Fig. 3: Parallel evolution across subterranean Coleoptera.
figure 3

a Phylogenetic context highlighting the six lineages that independently transitioned to underground habitats, named B1, B2 (Bidessini), H1 (Hydroporini), L1, L2 and L3 (Leptodirini). b Venn diagram indicating the number of contracted and expanded OGs (parallelly or not) in the six lineages (numbers indicated close to the labels of B1, B2, H1, L1, L2 and L3), and the number of OGs parallelly contracted (purple) and expanded (orange) between lineages (i.e., shared OGs by two or more lineages). c Alluvial plot showing the parallelly contracted OGs (purple) on the left side and the total parallelly expanded OGs (orange) on the right side for each of the lineages. Each line represents an OG parallelly contracted/expanded and the bars on the sides correspond to the proportion of OGs with a similar function (sorted from the more represented functions at the top to the less represented functions at the bottom). Labels on the sides correspond to the top 30 more represented functions of the parallelly contracted/expanded OGs across subterranean beetle lineages. Source data are provided as a Source Data file and at https://github.com/MetazoaPhylogenomicsLab/Balart_Garcia_et_al_2023_gene_repertoire_evolution_subterranean_coleoptera/blob/main/Source_data_3.zip.

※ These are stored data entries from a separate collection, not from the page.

===== src/rtl/mips_control_fsm_if.sv =====
// Control bundle between the multi-cycle MIPS control FSM (master) and the datapath (slave).
// The master modport is the FSM side: it reads instruction fields and the ALU flag, and drives all selects/enables.
interface mips_control_fsm_if #(
  parameter int OP_WIDTH    = 6,
  parameter int FUNCT_WIDTH = 6,
  parameter int STATE_WIDTH = 4
);
  logic [OP_WIDTH-1:0]    op;
  logic [FUNCT_WIDTH-1:0] funct;
  logic                   zero;
  logic                   IorD;
  logic                   MemWrite;
  logic                   IRWrite;
  logic                   RegDst;
  logic                   MemtoReg;
  logic                   RegWrite;
  logic                   ALUSrcA;
  logic [1:0]             ALUSrcB;
  logic [2:0]             ALUControl;
  logic [1:0]             PCSrc;
  logic                   PCEn;
  logic                   illegal_op;
  logic [STATE_WIDTH-1:0] state_o;

  modport master (
    input  op, funct, zero,
    output IorD, MemWrite, IRWrite, RegDst, MemtoReg, RegWrite, ALUSrcA, ALUSrcB,
           ALUControl, PCSrc, PCEn, illegal_op, state_o
  );

  modport slave (
    output op, funct, zero,
    input  IorD, MemWrite, IRWrite, RegDst, MemtoReg, RegWrite, ALUSrcA, ALUSrcB,
           ALUControl, PCSrc, PCEn, illegal_op, state_o
  );
endinterface


===== src/rtl/mips_control_fsm.sv =====
// Moore control FSM of the multi-cycle MIPS core: sequences LW/SW/R-type/BEQ/ADDI/J and drives datapath controls.
// Per-state controls are registered together with the state; write enables are additionally gated by rst_n.
module mips_control_fsm #(
  parameter int OP_WIDTH    = 6,
  parameter int FUNCT_WIDTH = 6,
  parameter int STATE_WIDTH = 4
) (
  input  logic                clk,
  input  logic                rst_n,
  mips_control_fsm_if.master  bus
);

  typedef enum logic [STATE_WIDTH-1:0] {
    S_FETCH    = 4'd0,
    S_DECODE   = 4'd1,
    S_MEMADR   = 4'd2,
    S_MEMRD    = 4'd3,
    S_MEMWB    = 4'd4,
    S_MEMWR    = 4'd5,
    S_EXECUTE  = 4'd6,
    S_ALUWB    = 4'd7,
    S_BRANCH   = 4'd8,
    S_ADDIEXEC = 4'd9,
    S_ADDIWB   = 4'd10,
    S_JUMP     = 4'd11
  } state_e;

  typedef struct packed {
    logic       iord;
    logic       mem_write;
    logic       ir_write;
    logic       reg_dst;
    logic       mem_to_reg;
    logic       reg_write;
    logic       alu_src_a;
    logic [1:0] alu_src_b;
    logic [1:0] alu_op;
    logic [1:0] pc_src;
    logic       pc_write;
    logic       branch;
    logic       in_decode;
  } ctrl_t;

  localparam logic [OP_WIDTH-1:0] OP_LW    = 6'b100011;
  localparam logic [OP_WIDTH-1:0] OP_SW    = 6'b101011;
  localparam logic [OP_WIDTH-1:0] OP_RTYPE = 6'b000000;
  localparam logic [OP_WIDTH-1:0] OP_BEQ   = 6'b000100;
  localparam logic [OP_WIDTH-1:0] OP_ADDI  = 6'b001000;
  localparam logic [OP_WIDTH-1:0] OP_J     = 6'b000010;

  state_e state_r;
  state_e state_nx_s;
  ctrl_t  ctrl_r;
  logic   op_legal_s;

  function automatic logic is_legal(input logic [OP_WIDTH-1:0] op_v);
    logic ok;
    case (op_v)
      OP_LW, OP_SW, OP_RTYPE, OP_BEQ, OP_ADDI, OP_J: ok = 1'b1;
      default:                                       ok = 1'b0;
    endcase
    return ok;
  endfunction

  function automatic state_e next_state(input state_e s, input logic [OP_WIDTH-1:0] op_v);
    state_e n;
    case (s)
      S_FETCH:  n = S_DECODE;
      S_DECODE: begin
        case (op_v)
          OP_LW, OP_SW: n = S_MEMADR;
          OP_RTYPE:     n = S_EXECUTE;
          OP_BEQ:       n = S_BRANCH;
          OP_ADDI:      n = S_ADDIEXEC;
          OP_J:         n = S_JUMP;
          default:      n = S_FETCH;
        endcase
      end
      S_MEMADR: begin
        case (op_v)
          OP_LW:   n = S_MEMRD;
          OP_SW:   n = S_MEMWR;
          default: n = S_FETCH;
        endcase
      end
      S_MEMRD:    n = S_MEMWB;
      S_EXECUTE:  n = S_ALUWB;
      S_ADDIEXEC: n = S_ADDIWB;
      default:    n = S_FETCH;  // terminal states and unused codes 12-15
    endcase
    return n;
  endfunction

  function automatic ctrl_t decode_state(input state_e s);
    ctrl_t c;
    c = '0;
    case (s)
      S_FETCH: begin
        c.alu_src_b = 2'b01;
        c.ir_write  = 1'b1;
        c.pc_write  = 1'b1;
      end
      S_DECODE: begin
        c.alu_src_b = 2'b11;
        c.in_decode = 1'b1;
      end
      S_MEMADR, S_ADDIEXEC: begin
        c.alu_src_a = 1'b1;
        c.alu_src_b = 2'b10;
      end
      S_MEMRD:   c.iord = 1'b1;
      S_MEMWB: begin
        c.mem_to_reg = 1'b1;
        c.reg_write  = 1'b1;
      end
      S_MEMWR: begin
        c.iord      = 1'b1;
        c.mem_write = 1'b1;
      end
      S_EXECUTE: begin
        c.alu_src_a = 1'b1;
        c.alu_op    = 2'b10;
      end
      S_ALUWB: begin
        c.reg_dst   = 1'b1;
        c.reg_write = 1'b1;
      end
      S_BRANCH: begin
        c.alu_src_a = 1'b1;
        c.alu_op    = 2'b01;
        c.pc_src    = 2'b01;
        c.branch    = 1'b1;
      end
      S_ADDIWB:  c.reg_write = 1'b1;
      S_JUMP: begin
        c.pc_src   = 2'b10;
        c.pc_write = 1'b1;
      end
      default:   c = '0;
    endcase
    return c;
  endfunction

  function automatic logic [2:0] alu_decode(input logic [1:0] alu_op, input logic [FUNCT_WIDTH-1:0] f);
    logic [2:0] ctl;
    case (alu_op)
      2'b01: ctl = 3'b110;
      2'b10: begin
        case (f)
          6'b100000: ctl = 3'b010;
          6'b100010: ctl = 3'b110;
          6'b100100: ctl = 3'b000;
          6'b100101: ctl = 3'b001;
          6'b101010: ctl = 3'b111;
          default:   ctl = 3'b010;
        endcase
      end
      default: ctl = 3'b010;
    endcase
    return ctl;
  endfunction

  // Next-state and opcode legality from the current state and instruction fields.
  always_comb begin
    state_nx_s = next_state(state_r, bus.op);
    op_legal_s = is_legal(bus.op);
  end

  // State register with the matching Moore controls loaded alongside it.
  always_ff @(posedge clk or negedge rst_n) begin
    if (!rst_n) begin
      state_r <= S_FETCH;
      ctrl_r  <= decode_state(S_FETCH);
    end else begin
      state_r <= state_nx_s;
      ctrl_r  <= decode_state(state_nx_s);
    end
  end

  // Enables that change architectural state are forced low the moment reset asserts.
  assign bus.IRWrite    = ctrl_r.ir_write  & rst_n;
  assign bus.RegWrite   = ctrl_r.reg_write & rst_n;
  assign bus.MemWrite   = ctrl_r.mem_write & rst_n;
  assign bus.PCEn       = rst_n & (ctrl_r.pc_write | (ctrl_r.branch & bus.zero));
  assign bus.illegal_op = rst_n & ctrl_r.in_decode & ~op_legal_s;

  assign bus.IorD       = ctrl_r.iord;
  assign bus.RegDst     = ctrl_r.reg_dst;
  assign bus.MemtoReg   = ctrl_r.mem_to_reg;
  assign bus.ALUSrcA    = ctrl_r.alu_src_a;
  assign bus.ALUSrcB    = ctrl_r.alu_src_b;
  assign bus.PCSrc      = ctrl_r.pc_src;
  assign bus.ALUControl = alu_decode(ctrl_r.alu_op, bus.funct);
  assign bus.state_o    = state_r;

endmodule


===== src/flat_wrapper.sv =====
// flat-port wrapper written by rule: the top's interface ports become plain ports
module mips_control_fsm_flat 
#(
  parameter int OP_WIDTH    = 6,
  parameter int FUNCT_WIDTH = 6,
  parameter int STATE_WIDTH = 4
)
  (clk, rst_n, bus_op, bus_funct, bus_zero, bus_IorD, bus_MemWrite, bus_IRWrite, bus_RegDst, bus_MemtoReg, bus_RegWrite, bus_ALUSrcA, bus_ALUSrcB, bus_ALUControl, bus_PCSrc, bus_PCEn, bus_illegal_op, bus_state_o);
  mips_control_fsm_if #(.OP_WIDTH(OP_WIDTH), .FUNCT_WIDTH(FUNCT_WIDTH), .STATE_WIDTH(STATE_WIDTH)) bus_i ();
  input  logic clk;
  input  logic rst_n;
  input wire logic [$bits(bus_i.op)-1:0] bus_op;
  input wire logic [$bits(bus_i.funct)-1:0] bus_funct;
  input wire logic [$bits(bus_i.zero)-1:0] bus_zero;
  output wire logic [$bits(bus_i.IorD)-1:0] bus_IorD;
  output wire logic [$bits(bus_i.MemWrite)-1:0] bus_MemWrite;
  output wire logic [$bits(bus_i.IRWrite)-1:0] bus_IRWrite;
  output wire logic [$bits(bus_i.RegDst)-1:0] bus_RegDst;
  output wire logic [$bits(bus_i.MemtoReg)-1:0] bus_MemtoReg;
  output wire logic [$bits(bus_i.RegWrite)-1:0] bus_RegWrite;
  output wire logic [$bits(bus_i.ALUSrcA)-1:0] bus_ALUSrcA;
  output wire logic [$bits(bus_i.ALUSrcB)-1:0] bus_ALUSrcB;
  output wire logic [$bits(bus_i.ALUControl)-1:0] bus_ALUControl;
  output wire logic [$bits(bus_i.PCSrc)-1:0] bus_PCSrc;
  output wire logic [$bits(bus_i.PCEn)-1:0] bus_PCEn;
  output wire logic [$bits(bus_i.illegal_op)-1:0] bus_illegal_op;
  output wire logic [$bits(bus_i.state_o)-1:0] bus_state_o;
  assign bus_i.op = bus_op;
  assign bus_i.funct = bus_funct;
  assign bus_i.zero = bus_zero;
  assign bus_IorD = bus_i.IorD;
  assign bus_MemWrite = bus_i.MemWrite;
  assign bus_IRWrite = bus_i.IRWrite;
  assign bus_RegDst = bus_i.RegDst;
  assign bus_MemtoReg = bus_i.MemtoReg;
  assign bus_RegWrite = bus_i.RegWrite;
  assign bus_ALUSrcA = bus_i.ALUSrcA;
  assign bus_ALUSrcB = bus_i.ALUSrcB;
  assign bus_ALUControl = bus_i.ALUControl;
  assign bus_PCSrc = bus_i.PCSrc;
  assign bus_PCEn = bus_i.PCEn;
  assign bus_illegal_op = bus_i.illegal_op;
  assign bus_state_o = bus_i.state_o;
  mips_control_fsm #(.OP_WIDTH(OP_WIDTH), .FUNCT_WIDTH(FUNCT_WIDTH), .STATE_WIDTH(STATE_WIDTH)) u_core (.clk(clk), .rst_n(rst_n), .bus(bus_i));
endmodule

===== config.mk =====
export PLATFORM = sky130hd
export DESIGN_NAME = mips_control_fsm_flat
export DESIGN_NICKNAME = d
export VERILOG_FILES = /design/src/rtl/mips_control_fsm_if.sv /design/src/rtl/mips_control_fsm.sv /design/src/flat_wrapper.sv
export SDC_FILE = /design/constraint.sdc
export NUM_CORES = 1
export LEC_CHECK = 0
export BUFFER_PORTS_ARGS = -buffer_cell sky130_fd_sc_hd__buf_4
export CAP_MARGIN = 20
export CORE_ASPECT_RATIO = 1.25
export CORE_MARGIN = 8
export CORE_UTILIZATION = 46
export CTS_BUF_LIST = sky130_fd_sc_hd__clkbuf_4
export DETAILED_ROUTE_END_ITERATION = 10
export PLACE_DENSITY = 0.77
export SLEW_MARGIN = 20
export SYNTH_ARGS = -nofsm -noshare
export SYNTH_HDL_FRONTEND = slang
export SYNTH_SLANG_ARGS = --single-unit

===== constraint.sdc =====
create_clock -name clk -period 1.6 [get_ports clk]
set_clock_uncertainty 0.2 [all_clocks]
set_input_delay 0.08 -clock clk [delete_from_list [all_inputs] [get_ports clk]]
set_output_delay 0.08 -clock clk [all_outputs]
set_load 0.005 [all_outputs]

==> results of run 1 <==
-- layer usage --
layer  track usage  wire length [µm]  part of all wire  vias to the layer above
met3        0.0470               222             0.080                       12
li1              -                 -                 -                      451
met4        0.0596                77             0.028                        0
met2         0.276              1480              0.53                       41
met1         0.128              1000              0.36                      448
met5             0                 0                 0                        -
-- worst max-delay path by stage --
stage          slack, ps  cells past startpoint                         endpoint
2_1_floorplan       -190                      6  u_core.bus.ALUSrcB[1]$_DFF_PN0_
3_3_place_gp        -140                      6  u_core.bus.ALUSrcB[0]$_DFF_PN1_
3_5_place_dp        -150                      5  u_core.bus.ALUSrcB[1]$_DFF_PN0_
4_1_cts             -170                      5  u_core.bus.ALUSrcB[1]$_DFF_PN0_
5_1_grt             -260                      5  u_core.bus.ALUSrcB[1]$_DFF_PN0_
6_report            -220                      5  u_core.bus.ALUSrcB[1]$_DFF_PN0_
-- area by class of cell --
type	count	share of cell area
clock buffer	3	0.0145
clock inverter	1	0.00242
inverter	11	0.0266
multi-input combinational	63	0.352
sequential	18	0.294
tap	21	0.0169
timing repair buffer	57	0.293
-- Yosys cell counts, drive strengths merged --
cell type	count	area share
a211o	1	0.0088
a21oi	3	0.015
a221oi	1	0.015
a31o	2	0.018
a32oi	1	0.0088
and2	5	0.031
and3	1	0.0063
and4bb	1	0.013
buf	6	0.046
dfrtp	15	0.38
dfstp	3	0.079
ha	2	0.025
inv	11	0.041
nand2	5	0.019
nand3	1	0.0050
nand3b	3	0.023
nand4	2	0.013
nor2	8	0.030
nor2b	2	0.013
nor3	6	0.041
nor3b	2	0.015
nor4	2	0.013
o211a	1	0.010
o211ai	1	0.0075
o21ai	3	0.015
o221ai	1	0.026
o22ai	2	0.013
o311ai	1	0.016
or2	1	0.0063
or4	1	0.011
or4b	1	0.014
xor2	3	0.026
-- metrics by stage --
step           std cells  setup TNS [ps]   util  area, µm²  hold slack [ps]
2_1_floorplan         98            -807      -        997             -416
3_3_place_gp         163            -588  0.639       1350             -231
3_5_place_dp         163            -672  0.639       1350             -227
4_1_cts              172           -1000  0.695       1470            0.836
5_1_grt              174           -2070  0.734       1550             18.0
6_report             174           -1290  0.734       1550             9.10
-- critical path, cell delays in order (launching register included) --
cell,delay [ps]
sky130_fd_sc_hd__dfrtp_2,450
sky130_fd_sc_hd__or4b_4,570
sky130_fd_sc_hd__nor3_4,190
sky130_fd_sc_hd__a221oi_4,70
sky130_fd_sc_hd__nand4_1,100
sky130_fd_sc_hd__o211ai_1,100
-- where the power goes --
part           total, mW  switching, mW  internal [mW]  leakage, nW
sequential         0.622         0.0478          0.574        0.230
combinational      0.764          0.369          0.395        0.521
clock              0.228          0.137         0.0909       0.0154
-- cell families (layout without fill, tap and decap cells) --
group,after synthesis,in the layout
compound gates,17,17
xor+xnor,3,3
fa+ha+maj,2,2
buf+inv,17,72
flops,18,18
simple gates,41,41
-- registers in the layout, indices dropped and copies added (netlist names) --
| register | flops |
|---|---|
| u_core.ctrl_r | 7 |
| u_core.bus.state_o | 4 |
| u_core.bus.ALUSrcB | 2 |
| u_core.bus.ALUSrcA | 1 |
| u_core.bus.IorD | 1 |
| u_core.bus.MemtoReg | 1 |
| u_core.bus.PCSrc | 1 |
| u_core.bus.RegDst | 1 |
-- timing repair --
| action | in CTS | in global routing |
|---|---|---|
| hold buffers | 2 | 0 |
| pin swaps | 6 | 5 |
| endpoints found under the hold margin | 19 | 0 |
| buffers inserted | 3 | 2 |
| gates cloned | 0 | 0 |
| gates resized for setup | 10 | 15 |
| endpoints found under the setup margin | 11 | 16 |
==> flow_summary.yaml, run 1 <==
placed_design:
  number_of_input_and_output_port_buffers_inserted: 34
  minimum_setup_slack_after_placement_ps: -151
  place.detailed.hpwl_um: 2060
  place.gp.congestion: 0.974
drt:
  detailed_route_via_count: 952
  route.detailed.drc: 0
  routed_wire_length_per_instance_um: 16.0
  firstDrtPassIters: 4
  drt_iter0_markers: 18
  detail_route.wirelength_um: 2780
  detail_route.vias_per_cell: 5.47
  antenna_violating_nets_post_route: 0
setup_path:
  timing_worst_setup_path_type: "reg2reg"
  worst-r2r-setup-slack_ps: -220
  rr_worst_depth: 5
  critical_path_required_ps: 1570
  setup.worst_path.start: "u_core.bus.state_o[2]$_DFF_PN0_"
  critical_path.reg2reg.startpoint: "u_core.bus.state_o[2]$_DFF_PN0_"
  crit_path_max_fanout: 5
  worst_setup_path_start_kind: "flip-flop"
  critPathArrivalTime_ps: 1790
  worst_r2r_endpoint: "u_core.bus.ALUSrcB[1]$_DFF_PN0_"
  end_kind: "flip-flop"
floorplanning:
  num_ports: 35
  fp-row-count: 19
  die_width_um: 57.6
  floorplan.core_area_um2: 2120
  start_util: 0.471
  die_height_um: 68.1
  floorplan.die_area_um2: 3920
power:
  power_per_cell_area_nw_per_um2: 1040
  worst_ir_drop_vdd_mv: 0.919
  p_leak_nw: 0.766
  design_power_total_mw: 1.61
yosys:
  synth_compound_gate_area_share: 0.153
  syn-mean-instance-area_um2: 10.2
  synth_seq_cells: 18
  synth.yosys.warnings: 0
  mappedNetlistArea_um2: 997
  synth_top_family_by_area: "simple AND/OR/NAND/NOR gates"
  ys_seq_area_frac: 0.455
  syn-num-nets: 115
  synth_fa_ha_area_frac: 0.0251
  synth_xor_area_frac: 0.0263
  syn_inst: 98
  synth_simple_gate_area_share: 0.252
  synth.mux.area_fraction: 0
  synth.distinct_cells: 38
cells_and_area:
  combined_flip_flop_and_latch_cell_area_um2: 457
  antennaDiodeCount: 0
  final_layout_size_suffix_gt1_frac: 0.569
  fin_nets: 171
  fillerInstances: 149
  layout_common_cells: "sky130_fd_sc_hd__buf_4 (49), sky130_fd_sc_hd__dfrtp_1 (13), sky130_fd_sc_hd__nor2_1 (8), sky130_fd_sc_hd__inv_1 (7), sky130_fd_sc_hd__buf_6 (6)"
  layout_commonest_cell: "sky130_fd_sc_hd__buf_4"
  multi_input_comb_area_um2: 547
  syn_to_final_growth_pct: 55.7
sta:
  worst_slew_pin_slew_ps: 795
  slew_headroom: 0.468
  setup_repair_after_global_routing_missed_its_margin: "true"
  fmaxAchievable_ghz: 0.549
  timing_max_transition_violations_final: 0
  report.final.setup_viol: 13
  post-route-min-period_ps: 1820
  hold_viol_final: 0
  postLayoutSetupSlackWorst_ps: -220
  layout_worst_path_cycle_share: 1.14
clock_tree:
  clk_transition_reported_paths_ps: 100
  cts_max_level: 1
  clock_tree.root_cell: "sky130_fd_sc_hd__clkbuf_4"
  cts_buffer_depth: 2
  worst_skew_pair.late_latency_ps: 290
  cts_sinks: 18
  numCtsBuffers: 3
  tritoncts_clock_tree: "built"
outcome:
  run_status: "complete, but fails checks"
  violations: "setup timing"
hold_path:
  hold_path.startpoint: "bus_op[4]"
  hold_depth: 4
  hold_end: "u_core.ctrl_r[6]$_DFF_PN0_"
  worst_hold_path_class: "in2reg"
grt:
  first_global_vias: 954
  number_of_antenna_violations_at_the_first_check_in_global_routing: 0
  global_route_wire_length_before_repair_um: 4200
  groute.usage.overall: 0.140
  grt_start_max_net_pins: 19
  gr-total-overflow: 0
job:
  maxCapViolations: 0
(Power assumes the default switching activity.)
==> run 2: changes to the inputs <==
--- a/config.mk
+++ b/config.mk
@@ -12,7 +12,7 @@
 export CORE_UTILIZATION = 46
 export CTS_BUF_LIST = sky130_fd_sc_hd__clkbuf_4
 export DETAILED_ROUTE_END_ITERATION = 10
-export PLACE_DENSITY = 0.77
+export PLACE_DENSITY_LB_ADDON = 0.15
 export SLEW_MARGIN = 20
 export SYNTH_ARGS = -nofsm -noshare
 export SYNTH_HDL_FRONTEND = slang
==> run 2 against run 1 <==
  * The flow still finishes with violations (setup timing)
  * Global-route usage grew 0.86 points
  * Worst setup slack got worse by 77 ps
  * Utilization up 1.1 points
  * Cell area increased by 1.5%
  * Maximum frequency is 4.1% lower
  * Critical path depth down 1
  * Critical path type unchanged
  * Critical endpoint unchanged
  * Highest routed layer unchanged
==> flow_summary.yaml, run 2 (synthesis gave the netlist of run 1 again) <==
grt:
  number_of_antenna_violations_at_the_first_check_in_global_routing: 0
  gr-total-overflow: 0
  first_global_vias: 1001
  groute.usage.overall: 0.149
  grt_start_max_net_pins: 14
  global_route_wire_length_before_repair_um: 4510
sta:
  report.final.setup_viol: 13
  layout_worst_path_cycle_share: 1.19
  hold_viol_final: 0
  timing_max_transition_violations_final: 0
  post-route-min-period_ps: 1900
  fmaxAchievable_ghz: 0.527
  worst_slew_pin_slew_ps: 617
  postLayoutSetupSlackWorst_ps: -297
  setup_repair_after_global_routing_missed_its_margin: "true"
  slew_headroom: 0.587
floorplanning:
  floorplan.die_area_um2: 3920
  floorplan.core_area_um2: 2120
  die_height_um: 68.1
  fp-row-count: 19
  start_util: 0.471
  num_ports: 35
  die_width_um: 57.6
clock_tree:
  numCtsBuffers: 3
  clock_tree.root_cell: "sky130_fd_sc_hd__clkbuf_4"
  worst_skew_pair.late_latency_ps: 290
  cts_max_level: 1
  clk_transition_reported_paths_ps: 110
  cts_buffer_depth: 2
  cts_sinks: 18
  tritoncts_clock_tree: "built"
setup_path:
  critPathBufInv: 0
  critPathArrivalTime_ps: 1910
  path_cells: "or4b_4, o221ai_4, nand4_1, o211ai_1"
  critical_path_slowest_stage_cell: "sky130_fd_sc_hd__or4b_4"
  end_kind: "flip-flop"
  critical_path_required_ps: 1610
  worst_setup_path_start_kind: "flip-flop"
  timing_worst_setup_path_type: "reg2reg"
  crit_path_max_fanout: 5
  critical_path.max_stage_delay_ps: 610
  critPathTopFamily: "simple AND/OR/NAND/NOR gates"
cells_and_area:
  layout_commonest_cell: "sky130_fd_sc_hd__buf_4"
  fillerInstances: 152
  combined_flip_flop_and_latch_cell_area_um2: 455
  max_flop_register: "u_core.ctrl_r"
  number_of_flip_flops_in_the_largest_register: 7
  syn_to_final_growth_pct: 58.1
  antennaDiodeCount: 0
  stdcell_area_um2: 1580
  fin_nets: 174
  layout_common_cells: "sky130_fd_sc_hd__buf_4 (55), sky130_fd_sc_hd__dfrtp_1 (14), sky130_fd_sc_hd__nor2_1 (8), sky130_fd_sc_hd__inv_1 (6)"
  final_util: 0.745
  multi_input_comb_area_um2: 558
  final_layout_size_suffix_gt1_frac: 0.577
drt:
  route.detailed.drc: 0
  antenna_violating_nets_post_route: 0
  drt_iter0_markers: 30
  detail_route.vias_per_cell: 5.51
  routed_wire_length_per_instance_um: 17.2
  detail_route.wirelength_um: 3040
  detailed_route_via_count: 975
  firstDrtPassIters: 4
power:
  power_per_cell_area_nw_per_um2: 1070
  p_leak_nw: 0.787
  worst_ir_drop_vdd_mv: 0.895
placed_design:
  number_of_input_and_output_port_buffers_inserted: 34
  place.gp.congestion: 0.933
  place.detailed.hpwl_um: 2060
  placed_area_um2: 1350
outcome:
  run_status: "complete, but fails checks"
  violations: "setup timing"
job:
  maxCapViolations: 0
hold_path:
  worst_hold_path_class: "in2reg"
==> run 2: worst paths after layout <==
kind	from	end	slack [ps]	depth (start not counted)
worst max-delay path	u_core.bus.state_o[1]$_DFF_PN0_	u_core.bus.ALUSrcB[1]$_DFF_PN0_	-300	4
worst min-delay path	bus_op[4]	u_core.ctrl_r[6]$_DFF_PN0_	5	4
worst max register to register	u_core.bus.state_o[1]$_DFF_PN0_	u_core.bus.ALUSrcB[1]$_DFF_PN0_	-300	4
worst min register to register	u_core.bus.state_o[2]$_DFF_PN0_	u_core.ctrl_r[0]$_DFF_PN0_	470	3
max in group asynchronous	rst_n	u_core.ctrl_r[5]$_DFF_PN0_	500	3
min in group asynchronous	rst_n	u_core.bus.MemtoReg$_DFF_PN0_	170	2
==> run 2: power by group <==
| group | leakage [nW] | switching, mW | total [mW] | internal [mW] |
|---|---|---|---|---|
| Clock | 0.0154 | 0.145 | 0.236 | 0.0909 |
| Combinational | 0.540 | 0.393 | 0.812 | 0.419 |
| Sequential | 0.232 | 0.0584 | 0.632 | 0.574 |
| Total | 0.787 | 0.596 | 1.68 | 1.08 |
==> run 2: timing repair <==
action,in CTS,in global routing
pin swaps,5,8
endpoints found under the hold margin,19,0
setup buffers,3,6
setup endpoints to repair,13,16
hold buffers,2,0
gates resized for setup,6,18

To test for functional convergent evolution between lineages, we explored and compared the annotations of the exclusively contracted and expanded OGs in each independent subterranean colonization. As shown in the Venn diagrams in Fig. 3a, b, the number of OGs with lineage-specific expansion and contraction was higher than that of OGs with parallel net rate shifts. In order to investigate if these lineage-specific contractions and expansions were functionally convergent, we inferred GO annotation similarity across all OGs with lineage-specific expansions or contractions, measured their functional similarity and grouped them into functional clusters that eventually represent functional convergence units (each functional cluster being represented as a polygon with a representative OG that acts as its centroid and that defines its main putative function; see “Methods”). Our results showed that most OGs with lineage-specific net rate shifts were grouped into functional clusters, indicating a high degree of functional convergent evolution between lineages (Fig. 4). The number of functional clusters in contracted OGs was three times lower than that of expanded ones, however the ratio of OGs per functional cluster was very similar (close to 10 OGs per functional cluster in both categories, Supplementary Data 2), indicating a similar degree of convergence both in expansions and contractions. Most of the exclusively expanded or contracted OGs underwent low to moderate changes in copy number (i.e., 99% of the expansions and contractions correspond to 1–5 gains and losses). At the functional level, convergently contracted or expanded OGs across lineages were related to sensory systems (e.g., perception of smell, compound eye development, rhodopsin biosynthetic process); metabolism (e.g., lipid and carbohydrate metabolic processes), nervous system development and functioning (e.g., axon guidance, axon extension, synaptic transmission), regulation of transcription and reproduction (e.g., sperm axoneme assembly, male courtship behavior), among others (Fig. 4a, b). These results thus point to convergent evolution mainly via gene family expansions as a key driver for underground specialization.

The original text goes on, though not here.